The combination of a chemokine, cytokine and TCR-based T cell stimulus for effective gene therapy of cancer

Abstract.

Cytotoxic T cells can recognize and kill tumor cells that present peptides derived from tumor-associated antigens (TAA) on their surface when associated with major histocompatibility complex (MHC) class I molecules. However, immune responses to tumor-associated antigens are often suppressed by a tumor-induced state of immune anergy. Previous work has attempted to overcome tumor-induced T cell anergy by the direct injection of vectors carrying genes encoding one of a variety of cytokines.
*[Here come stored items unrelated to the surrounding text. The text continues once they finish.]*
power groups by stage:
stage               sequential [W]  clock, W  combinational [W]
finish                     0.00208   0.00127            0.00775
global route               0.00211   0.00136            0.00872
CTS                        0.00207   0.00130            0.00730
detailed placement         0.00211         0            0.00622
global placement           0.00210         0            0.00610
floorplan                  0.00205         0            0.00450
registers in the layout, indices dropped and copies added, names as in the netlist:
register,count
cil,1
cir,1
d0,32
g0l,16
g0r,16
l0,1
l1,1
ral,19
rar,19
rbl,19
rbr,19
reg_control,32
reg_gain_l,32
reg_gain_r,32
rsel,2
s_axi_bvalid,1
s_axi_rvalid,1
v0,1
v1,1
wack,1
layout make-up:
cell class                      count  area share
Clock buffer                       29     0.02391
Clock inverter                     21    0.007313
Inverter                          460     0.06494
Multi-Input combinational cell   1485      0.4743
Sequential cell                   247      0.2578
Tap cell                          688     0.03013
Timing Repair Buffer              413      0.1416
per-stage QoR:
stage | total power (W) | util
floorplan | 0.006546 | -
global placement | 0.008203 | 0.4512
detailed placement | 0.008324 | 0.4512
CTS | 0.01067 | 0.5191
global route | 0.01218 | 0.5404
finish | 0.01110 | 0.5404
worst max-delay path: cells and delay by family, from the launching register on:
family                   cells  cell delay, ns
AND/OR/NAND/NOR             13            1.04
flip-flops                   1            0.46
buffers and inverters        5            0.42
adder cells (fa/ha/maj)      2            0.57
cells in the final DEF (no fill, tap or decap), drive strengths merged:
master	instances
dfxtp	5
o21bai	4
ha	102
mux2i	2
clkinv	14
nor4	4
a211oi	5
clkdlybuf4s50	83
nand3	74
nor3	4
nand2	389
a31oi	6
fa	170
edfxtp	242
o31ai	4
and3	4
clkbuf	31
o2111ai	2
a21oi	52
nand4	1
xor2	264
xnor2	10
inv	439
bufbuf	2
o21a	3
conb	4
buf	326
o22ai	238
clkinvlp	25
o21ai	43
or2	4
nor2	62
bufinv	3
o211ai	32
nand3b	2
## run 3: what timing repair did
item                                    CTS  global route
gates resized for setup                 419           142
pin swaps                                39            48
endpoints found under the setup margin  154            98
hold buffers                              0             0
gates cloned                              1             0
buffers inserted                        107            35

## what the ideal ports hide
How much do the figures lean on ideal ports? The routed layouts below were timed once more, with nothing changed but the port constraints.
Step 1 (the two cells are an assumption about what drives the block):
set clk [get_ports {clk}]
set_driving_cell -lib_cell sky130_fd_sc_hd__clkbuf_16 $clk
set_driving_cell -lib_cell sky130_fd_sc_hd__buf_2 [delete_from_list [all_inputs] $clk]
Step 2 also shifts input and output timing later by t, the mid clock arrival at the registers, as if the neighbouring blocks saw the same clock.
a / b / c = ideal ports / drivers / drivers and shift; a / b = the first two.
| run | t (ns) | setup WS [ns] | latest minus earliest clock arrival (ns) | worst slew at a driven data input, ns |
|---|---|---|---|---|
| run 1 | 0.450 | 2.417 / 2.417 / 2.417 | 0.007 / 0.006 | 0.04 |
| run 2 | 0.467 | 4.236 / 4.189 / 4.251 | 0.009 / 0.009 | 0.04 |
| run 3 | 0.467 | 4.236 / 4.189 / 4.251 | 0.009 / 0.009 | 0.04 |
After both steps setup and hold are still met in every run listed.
Context: an optimization exercise on an open-source flow, tuned for small area. The choices shown serve that exercise and are no tape-out recipe. In this exercise RTL edits were held to simulation tests only and were not proved equivalent to the original. Power figures rest on the tool's default switching activity, not on a simulated workload.

try-lagoon:
Design sys_mult, start of the top module:
module sys_mult (
    input  [31:0]  a_in,
    input  [31:0]  b_in,
    input          clk,
    input          rst,
    output [255:0] c_out);
Size in the first run: roughly 2700 cells after synthesis, about 30000 sq um of cells after synthesis.
clock: 6.5 ns
lec_check: 0
cap_margin: 0
core_margin: 2
core_utilization: 65
slew_margin: 0
standard.sh (not shown) runs the stock make flow with config.mk's settings and CLKGATE_MAP_FILE= SYNTH_SCRIPT=/design/flow/synth_recipe.tcl, a recipe that flattens the netlist after the stock synthesis.
==> flow/flow/run.sh <==
#!/bin/bash
# Layout flow: the standard flow (standard.sh) with these changes:
#  - after the standard synthesis, flow/fapol.py re-chooses the polarity of
#    full adders and of gates that have a complementary library cell, to
#    remove inverters (same logic, registers untouched), and the flow goes
#    on from that netlist;
#  - ports are buffered with buf_1 instead of the default buffer cell;
#  - the resizer may not use buffers larger than buf_2 (added to the
#    platform's don't-use list through the environment, which the platform
#    config appends to);
#  - CTS builds the tree from clkbuf_4/clkbuf_8 with sink clusters of up to 16
#    and adds no dummy loads.
# Each tool's output goes to a log file of its own here.
set -euo pipefail
R=orfs/results/sky130hd/sys_mult/base
LIB=$FLOW_HOME/platforms/sky130hd/lib/sky130_fd_sc_hd__tt_025C_1v80.lib
bash standard.sh synth > synth.log 2>&1
cp $R/1_2_yosys.v $R/1_2_yosys_std.v
python3 flow/fapol.py $LIB $R/1_2_yosys_std.v $R/1_2_yosys.v > fapol.log 2>&1
rm -f $R/1_synth.odb $R/1_synth.sdc
DONT_USE_CELLS="sky130_fd_sc_hd__buf_4 sky130_fd_sc_hd__buf_6 sky130_fd_sc_hd__buf_8 sky130_fd_sc_hd__buf_12 sky130_fd_sc_hd__buf_16" \
bash standard.sh finish \
  BUFFER_PORTS_ARGS="-buffer_cell sky130_fd_sc_hd__buf_1" \
  CTS_ARGS="-sink_clustering_enable -sink_clustering_size 16 -sink_clustering_max_diameter 50 -repair_clock_nets -dont_use_dummy_load -buf_list {sky130_fd_sc_hd__clkbuf_4 sky130_fd_sc_hd__clkbuf_8}" \
  > finish.log 2>&1
Other scripts of this flow, unchanged in this note and not shown: flow/flow/fapol.py
Per the final summary, try-lagoon finished and its layout is clean on timing, DRC and antenna.
## Diff of input files: try-ember against try-lagoon
diff --git a/flow/flow/run.sh b/flow/flow/run.sh
--- a/flow/flow/run.sh
+++ b/flow/flow/run.sh
@@ -7,6 +7,3 @@
 #  - ports are buffered with buf_1 instead of the default buffer cell;
-#  - the resizer may not use buffers larger than buf_2 (added to the
-#    platform's don't-use list through the environment, which the platform
-#    config appends to);
-#  - CTS builds the tree from clkbuf_4/clkbuf_8 with sink clusters of up to 16
+#  - CTS builds the tree from clkbuf_4/clkbuf_8 with larger sink clusters
 #    and adds no dummy loads.
@@ -20,3 +17,2 @@
 rm -f $R/1_synth.odb $R/1_synth.sdc
-DONT_USE_CELLS="sky130_fd_sc_hd__buf_4 sky130_fd_sc_hd__buf_6 sky130_fd_sc_hd__buf_8 sky130_fd_sc_hd__buf_12 sky130_fd_sc_hd__buf_16" \
 bash standard.sh finish \
[summary]
try-lagoon and try-ember ended up with roughly the same wire length of the first global-routing pass. In terms of max-slew violation total from the final report, try-ember and try-lagoon differ only marginally. Setup slack: try-ember less than try-lagoon.
#### Input delta (try-garnet over try-ember)
Settings: changing CORE_UTILIZATION from 65 to 75.
diff --git a/flow/flow/run.sh b/flow/flow/run.sh
--- a/flow/flow/run.sh
+++ b/flow/flow/run.sh
@@ -7,3 +7,3 @@
 #  - ports are buffered with buf_1 instead of the default buffer cell;
-#  - CTS builds the tree from clkbuf_4/clkbuf_8 with larger sink clusters
+#  - CTS builds the tree from clkbuf_4/clkbuf_8 with sink clusters of up to 16
 #    and adds no dummy loads.
==> results.txt <==
try-garnet has register fraction of the total cell area above what try-ember had.
Comparing try-ember with try-garnet, the detailed-route wire length came out essentially unchanged.
Of the two candidates, try-ember has the better register-to-register slack and try-garnet the worse one.
Power share of the clock group: try-garnet vs try-ember down 1.1 points
Compared with try-ember, try-garnet shows power lower by 0.050 mW.
The following lists how try-tundra was set up differently from try-garnet:
Settings: CORE_UTILIZATION: 75 -> 65.
diff --git a/flow/flow/run.sh b/flow/flow/run.sh
--- a/flow/flow/run.sh
+++ b/flow/flow/run.sh
@@ -7,3 +7,3 @@
 #  - ports are buffered with buf_1 instead of the default buffer cell;
-#  - CTS builds the tree from clkbuf_4/clkbuf_8 with sink clusters of up to 16
+#  - CTS builds the tree from clkbuf_4/clkbuf_8 with larger sink clusters
 #    and adds no dummy loads.
@@ -19,3 +19,3 @@
   BUFFER_PORTS_ARGS="-buffer_cell sky130_fd_sc_hd__buf_1" \
-  CTS_ARGS="-sink_clustering_enable -sink_clustering_size 16 -sink_clustering_max_diameter 50 -repair_clock_nets -dont_use_dummy_load -buf_list {sky130_fd_sc_hd__clkbuf_4 sky130_fd_sc_hd__clkbuf_8}" \
+  CTS_ARGS="-sink_clustering_enable -sink_clustering_size 12 -sink_clustering_max_diameter 40 -sink_clustering_buffer sky130_fd_sc_hd__clkbuf_4 -repair_clock_nets -dont_use_dummy_load -buf_list {sky130_fd_sc_hd__clkbuf_4 sky130_fd_sc_hd__clkbuf_8}" \
   > finish.log 2>&1
[summary]
try-tundra did not stop at any stage, and its layout met the timing, DRC and antenna checks. Non-clock buffer instance count of the final layout: try-tundra > try-garnet. Utilization after layout (lower): try-tundra. Looking only at power share of the combinational group, and setting everything else aside, the higher value of try-tundra and try-garnet goes to try-tundra. try-tundra vs try-garnet: post-layout minimum cycle time down in try-tundra. try-tundra vs. try-garnet: power density over the cells shrank by 1.7%, overall die area went up about 15%. PE_C13.acc[8] as the timing endpoint of the critical path was reported by try-tundra, and PE_C43.acc[8] by try-garnet.

re-timing with driven ports:
Ports are ideal in the flow. The routed layouts listed here were re-timed in OpenROAD.
Step 1 (the two cells are an assumption about what drives the block):
set clk [get_ports {clk}]
set_driving_cell -lib_cell sky130_fd_sc_hd__clkbuf_16 $clk
set_driving_cell -lib_cell sky130_fd_sc_hd__buf_2 [delete_from_list [all_inputs] $clk]
Step 2, shift: input delay + t, output delay - t, t = (earliest + latest rising clock arrival at the registers) / 2. This alone moves slack from input paths to output paths.
a / b / c = ideal ports / drivers / drivers and shift; a / b = the first two.
run	shift t [ns]	setup WS [ns]	hold slack, ns	worst setup path after step 2	latest minus earliest clock arrival (ns)
try-lagoon	0.696	0.565 / 0.565 / 0.091	0.291 / 0.291 / 0.291	input to register	0.093 / 0.093
try-ember	0.728	0.379 / 0.379 / 0.008	0.271 / 0.271 / 0.271	input to register	0.071 / 0.071
try-garnet	0.688	0.286 / 0.286 / -0.007	0.297 / 0.297 / 0.297	input to register	0.064 / 0.063
try-tundra	0.678	0.322 / 0.322 / -0.098	0.300 / 0.300 / 0.300	input to register	0.076 / 0.076
Met with ideal ports but missed after step 2: setup timing in try-garnet and try-tundra. For try-lagoon, which loses most, drivers alone change the setup slack by 0.000 ns; drivers and shift together by -0.474 ns.
From an optimization exercise on the open Yosys and OpenROAD flow, aimed at small area; shortcuts taken in it are not production practice. The RTL was checked by simulation tests, not by an equivalence proof against the original design. Power is estimated from default activity; no workload was simulated.

==> run a <==
Design sdr_rx, start of the top module:
module sdr_rx (
    input wire clk,
    input wire reset,
    input wire signed [9:0] adc_in,
    input wire [1:0] dr,
    input wire [25:0] frq,
    input wire [3:0] cic_shf,
    input wire ns_ena,
    input wire [2:0] demod_type,
    output wire [6:0] sathld,
    output wire diag,
    output wire valid,
    output wire signed [15:0] l_out,
    output wire signed [15:0] r_out
);
==> module fir8dec_par, before the edit <==
module fir8dec_par #(
	parameter isz = 16,					 
	          osz = 16,					 
	          psz = 8,					 
              csz = 16,                  
              clen = 246,                
              agrw = 3                   
)
(
	input clk,								 
	input reset,							 
	input ena,								 
	input signed [isz-1:0] iin, qin,    	 
	output reg valid,                   	 
	output reg signed [osz-1:0] iout,qout	 
);	
    reg [psz-1:0] w_addr;
    always @(posedge clk)
    begin
        if(reset == 1'b1)
        begin
            w_addr <= 0;
        end
        else
        begin
            if(ena == 1'b1)
            begin
                w_addr <= w_addr + 1;
            end
        end
    end
    localparam sm_wait = 2'b00;
    localparam sm_mac  = 2'b01;
    localparam sm_dmp  = 2'b10;
    reg [1:0] state;
    reg ena_d1;
    reg coeff_end, mac_ena, dump;
    reg [psz-1:0] r_addr;
    reg [psz-1:0] c_addr;
    always @(posedge clk)
    begin
        if(reset == 1'b1)
        begin
            state <= sm_wait;
            ena_d1 <= 1'b0;
            mac_ena <= 1'b0;
            dump <= 1'b0;
            r_addr <= {psz+1{1'd0}};
            c_addr <= {psz{1'd0}};
            coeff_end <= 1'b0;
        end
        else
        begin
            ena_d1 <= ena;
            case(state)
                sm_wait :
                begin
                    if(ena_d1 & (w_addr[2:0] == 3'b111))
                    begin
                        state <= sm_mac;
                        mac_ena <= 1'b1;
                        r_addr <= w_addr;
                        c_addr <= {psz{1'd0}};
                        coeff_end <= 1'b0;
                    end
                end
                sm_mac :
                begin
                    if(!coeff_end)
                    begin
                        r_addr <= r_addr - 1;
                        c_addr <= c_addr + 1;
						coeff_end <= (c_addr == clen);
                    end
                    else
                    begin
                        state <= sm_dmp;
                        mac_ena <= 1'b0;
                        dump <= 1'b1;
                    end
                end
                sm_dmp :
                begin
                    state <= sm_wait;
                    dump <= 1'b0;
                end
                default :
                begin
                    state <= sm_wait;
                    mac_ena <= 1'b0;
                    dump <= 1'b0;
                end
            endcase
        end
    end
    reg [psz-1:0] r_addr_d;
	reg signed [2*isz-1:0] buf_mem [255:0];
	reg signed [isz-1:0] ird, qrd;
	always @(posedge clk)  
	begin
        if(ena == 1'b1)
        begin
            buf_mem[w_addr] <= {iin,qin};
        end
	end
    reg [255:0] buf_wr;
    always @(posedge clk)
    begin
        if(reset == 1'b1)
            buf_wr <= 256'd0;
        else if(ena == 1'b1)
            buf_wr[w_addr] <= 1'b1;
    end
	always @(posedge clk)  
	begin
        r_addr_d <= r_addr;
		{ird,qrd} <= buf_wr[r_addr_d] ? buf_mem[r_addr_d] : {2*isz{1'b0}};
	end
    reg [psz-1:0] c_addr_d;
    reg signed [csz-1:0] coeff_rom[0:255];
    reg signed [csz-1:0] c_data  ;
    initial
    begin
        $readmemh("fir8dec_coeff.hex", coeff_rom);
    end
    always @(posedge clk)
    begin
        c_addr_d <= c_addr;
        c_data <= coeff_rom[c_addr_d];
    end
    reg [2:0] mac_ena_pipe;
    reg [2:0] dump_pipe;
    reg signed [csz+isz-1:0] imult, qmult;
    reg signed [csz+isz+agrw-1:0] iacc, qacc;
    wire signed [csz+isz+agrw-1:0] rnd_const = 1<<(csz+1);
    wire signed [osz-1:0] isat, qsat;
    sat #(.isz(agrw+osz-2), .osz(osz))
        u_isat(.in(iacc[csz+isz+agrw-1:csz+2]), .out(isat));
    sat #(.isz(agrw+osz-2), .osz(osz))
        u_qsat(.in(qacc[csz+isz+agrw-1:csz+2]), .out(qsat));
    always @(posedge clk)
    begin
        if(reset == 1'b1)
        begin
            mac_ena_pipe <= 3'b000;
            dump_pipe <= 3'b000;
            imult <= {csz+isz{1'b0}};
            qmult <= {csz+isz{1'b0}};
            iacc <= rnd_const;
            qacc <= rnd_const;
            valid <= 1'b0;
			iout <= {osz{1'b0}};
			qout <= {osz{1'b0}};
        end
        else
        begin
            mac_ena_pipe <= {mac_ena_pipe[1:0],mac_ena};
            dump_pipe <= {dump_pipe[1:0],dump};
            imult <= ird * c_data;
            qmult <= qrd * c_data;
            if(mac_ena_pipe[1] == 1'b1)
            begin
                iacc <= iacc + {{agrw{imult[csz+isz-1]}},imult};
                qacc <= qacc + {{agrw{qmult[csz+isz-1]}},qmult};
            end
            else
            begin
                iacc <= rnd_const;
                qacc <= rnd_const;
            end
            if(dump_pipe[1] == 1'b1)
            begin
                iout <= isat;
                qout <= qsat;
            end
            valid <= dump_pipe[1];
        end
    end
endmodule
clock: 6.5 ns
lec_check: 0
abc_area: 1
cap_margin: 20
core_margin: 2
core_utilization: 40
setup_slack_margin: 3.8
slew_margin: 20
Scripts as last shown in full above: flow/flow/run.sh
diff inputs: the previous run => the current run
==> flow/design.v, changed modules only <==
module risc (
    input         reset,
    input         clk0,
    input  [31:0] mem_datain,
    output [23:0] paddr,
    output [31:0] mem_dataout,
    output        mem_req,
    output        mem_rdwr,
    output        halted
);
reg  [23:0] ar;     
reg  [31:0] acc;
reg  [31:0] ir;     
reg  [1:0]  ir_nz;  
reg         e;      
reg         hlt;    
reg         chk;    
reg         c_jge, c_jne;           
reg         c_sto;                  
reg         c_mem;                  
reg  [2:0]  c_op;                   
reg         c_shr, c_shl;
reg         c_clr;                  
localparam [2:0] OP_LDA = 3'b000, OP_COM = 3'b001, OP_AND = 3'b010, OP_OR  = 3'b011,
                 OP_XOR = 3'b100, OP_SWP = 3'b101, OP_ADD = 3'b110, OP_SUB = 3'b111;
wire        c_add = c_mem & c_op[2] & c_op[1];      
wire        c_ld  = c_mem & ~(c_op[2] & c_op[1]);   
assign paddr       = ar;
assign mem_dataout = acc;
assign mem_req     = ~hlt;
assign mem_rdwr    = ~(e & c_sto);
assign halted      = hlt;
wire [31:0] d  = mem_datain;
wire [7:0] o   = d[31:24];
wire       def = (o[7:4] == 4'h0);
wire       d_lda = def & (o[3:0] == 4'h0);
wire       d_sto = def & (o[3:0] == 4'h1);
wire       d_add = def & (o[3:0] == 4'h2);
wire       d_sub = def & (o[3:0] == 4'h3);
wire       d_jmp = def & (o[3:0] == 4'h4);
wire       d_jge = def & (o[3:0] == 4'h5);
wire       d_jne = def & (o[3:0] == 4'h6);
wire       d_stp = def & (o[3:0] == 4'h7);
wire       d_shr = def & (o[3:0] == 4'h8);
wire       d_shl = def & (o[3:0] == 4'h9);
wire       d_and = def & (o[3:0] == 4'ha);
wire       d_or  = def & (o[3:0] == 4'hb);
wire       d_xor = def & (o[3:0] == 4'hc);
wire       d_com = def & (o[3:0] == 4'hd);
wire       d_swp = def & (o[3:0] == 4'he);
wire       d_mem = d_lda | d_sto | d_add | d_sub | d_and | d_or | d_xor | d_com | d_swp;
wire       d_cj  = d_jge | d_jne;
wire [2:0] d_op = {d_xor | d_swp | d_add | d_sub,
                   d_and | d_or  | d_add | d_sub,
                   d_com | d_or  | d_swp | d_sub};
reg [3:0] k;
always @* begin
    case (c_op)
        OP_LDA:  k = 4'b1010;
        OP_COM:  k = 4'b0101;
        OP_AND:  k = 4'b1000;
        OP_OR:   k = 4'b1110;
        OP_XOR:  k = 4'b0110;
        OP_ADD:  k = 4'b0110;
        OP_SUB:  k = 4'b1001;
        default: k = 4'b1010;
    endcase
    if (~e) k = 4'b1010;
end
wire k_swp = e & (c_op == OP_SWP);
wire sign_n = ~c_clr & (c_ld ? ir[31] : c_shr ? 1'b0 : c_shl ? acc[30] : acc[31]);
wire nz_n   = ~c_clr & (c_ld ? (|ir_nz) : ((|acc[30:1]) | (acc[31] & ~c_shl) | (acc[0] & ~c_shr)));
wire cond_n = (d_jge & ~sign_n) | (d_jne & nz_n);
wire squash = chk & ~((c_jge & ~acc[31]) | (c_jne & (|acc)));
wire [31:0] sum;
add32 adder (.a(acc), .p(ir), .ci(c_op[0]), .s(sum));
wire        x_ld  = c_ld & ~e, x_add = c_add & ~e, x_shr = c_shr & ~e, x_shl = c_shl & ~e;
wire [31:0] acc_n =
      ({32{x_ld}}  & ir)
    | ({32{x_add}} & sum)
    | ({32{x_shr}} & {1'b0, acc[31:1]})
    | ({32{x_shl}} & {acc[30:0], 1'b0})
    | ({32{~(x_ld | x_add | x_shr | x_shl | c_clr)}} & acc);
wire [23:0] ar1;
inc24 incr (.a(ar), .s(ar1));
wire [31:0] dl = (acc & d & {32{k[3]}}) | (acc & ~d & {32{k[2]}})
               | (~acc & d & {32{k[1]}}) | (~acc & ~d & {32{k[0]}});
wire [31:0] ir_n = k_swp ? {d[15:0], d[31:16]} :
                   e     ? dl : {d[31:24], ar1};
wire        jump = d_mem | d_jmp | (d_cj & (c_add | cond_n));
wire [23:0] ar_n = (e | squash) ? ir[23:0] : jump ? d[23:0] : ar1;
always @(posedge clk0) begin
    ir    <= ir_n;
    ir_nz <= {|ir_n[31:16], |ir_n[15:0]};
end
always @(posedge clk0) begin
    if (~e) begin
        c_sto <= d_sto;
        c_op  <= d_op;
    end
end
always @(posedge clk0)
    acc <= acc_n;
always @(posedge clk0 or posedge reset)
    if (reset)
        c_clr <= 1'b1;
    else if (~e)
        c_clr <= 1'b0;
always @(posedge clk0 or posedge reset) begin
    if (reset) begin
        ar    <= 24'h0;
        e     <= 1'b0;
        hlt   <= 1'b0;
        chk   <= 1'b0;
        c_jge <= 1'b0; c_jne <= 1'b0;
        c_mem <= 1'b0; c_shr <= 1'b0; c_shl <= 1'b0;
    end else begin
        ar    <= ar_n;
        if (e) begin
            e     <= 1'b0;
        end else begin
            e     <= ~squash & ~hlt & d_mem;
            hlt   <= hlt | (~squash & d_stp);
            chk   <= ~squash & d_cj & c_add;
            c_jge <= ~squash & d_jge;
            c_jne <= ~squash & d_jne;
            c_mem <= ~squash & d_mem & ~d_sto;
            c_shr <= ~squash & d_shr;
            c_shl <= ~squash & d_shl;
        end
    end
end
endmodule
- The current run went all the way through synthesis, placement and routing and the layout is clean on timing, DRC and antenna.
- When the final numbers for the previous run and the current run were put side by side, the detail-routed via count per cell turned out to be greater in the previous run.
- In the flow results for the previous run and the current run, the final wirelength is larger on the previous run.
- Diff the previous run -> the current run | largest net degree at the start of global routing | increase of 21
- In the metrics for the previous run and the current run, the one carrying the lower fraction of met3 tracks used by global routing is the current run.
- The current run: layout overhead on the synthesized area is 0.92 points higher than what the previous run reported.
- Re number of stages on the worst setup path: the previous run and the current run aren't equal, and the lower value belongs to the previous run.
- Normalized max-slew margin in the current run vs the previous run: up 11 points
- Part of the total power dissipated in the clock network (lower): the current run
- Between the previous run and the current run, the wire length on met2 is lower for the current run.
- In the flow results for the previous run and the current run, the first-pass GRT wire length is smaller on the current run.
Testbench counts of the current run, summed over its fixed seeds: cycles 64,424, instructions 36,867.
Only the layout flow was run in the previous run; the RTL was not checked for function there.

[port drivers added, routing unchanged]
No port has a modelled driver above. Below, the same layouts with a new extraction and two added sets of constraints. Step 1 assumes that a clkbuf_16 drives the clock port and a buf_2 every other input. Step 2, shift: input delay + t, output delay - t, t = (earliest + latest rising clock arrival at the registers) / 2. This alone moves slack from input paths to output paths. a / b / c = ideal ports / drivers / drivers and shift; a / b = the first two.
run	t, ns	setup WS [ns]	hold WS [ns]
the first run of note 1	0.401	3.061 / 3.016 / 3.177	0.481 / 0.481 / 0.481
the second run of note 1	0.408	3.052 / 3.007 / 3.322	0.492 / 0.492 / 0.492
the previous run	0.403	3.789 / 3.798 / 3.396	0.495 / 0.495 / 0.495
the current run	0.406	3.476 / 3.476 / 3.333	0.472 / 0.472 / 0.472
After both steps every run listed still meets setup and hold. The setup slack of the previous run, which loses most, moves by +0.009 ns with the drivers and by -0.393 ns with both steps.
Polyclonal stimulation of T cells, preferably via the TCR complex, results in a cascade of cytokines associated with T cell activation and thus may be better able to overcome T cell anergy. We have previously reported the use of the highly attenuated MVA poxvirus to express on tumor cells, in vitro and in vivo, antibodies specific for the CD3ε chain (KT3). When injected into growing tumors, these constructs induce the activation of immune effector cells and result in rejection of the tumor. A variety of recombinant adenovirus (Ad) vectors expressing immunostimulatory and/or immunoattractant molecules have now been produced. With this collection of viruses, we have carried out in vivo analyses of combinations of vectors in tumor therapy experiments. For example, we have tested, in murine tumor models, the combination of MVA-KT3 with Ad expressing recently identified cytokines [for example interleukin-12 (IL-12), IL-18] as well as chemokines (e.g. RANTES, MIP1β). One combination, MVA-KT3/Ad-IL-12/Ad-MIP1β causes rejection of 100% of growing RENCA tumors. Much attention has been focused on cancer gene therapy using gene transfer of single agents. These data show that antigenic stimulation via the MHCI/TCR-CD3+cytokine+chemokine combination may provide a new and promising approach to cancer gene therapy which is more likely to bypass tumor immunosuppression mechanisms.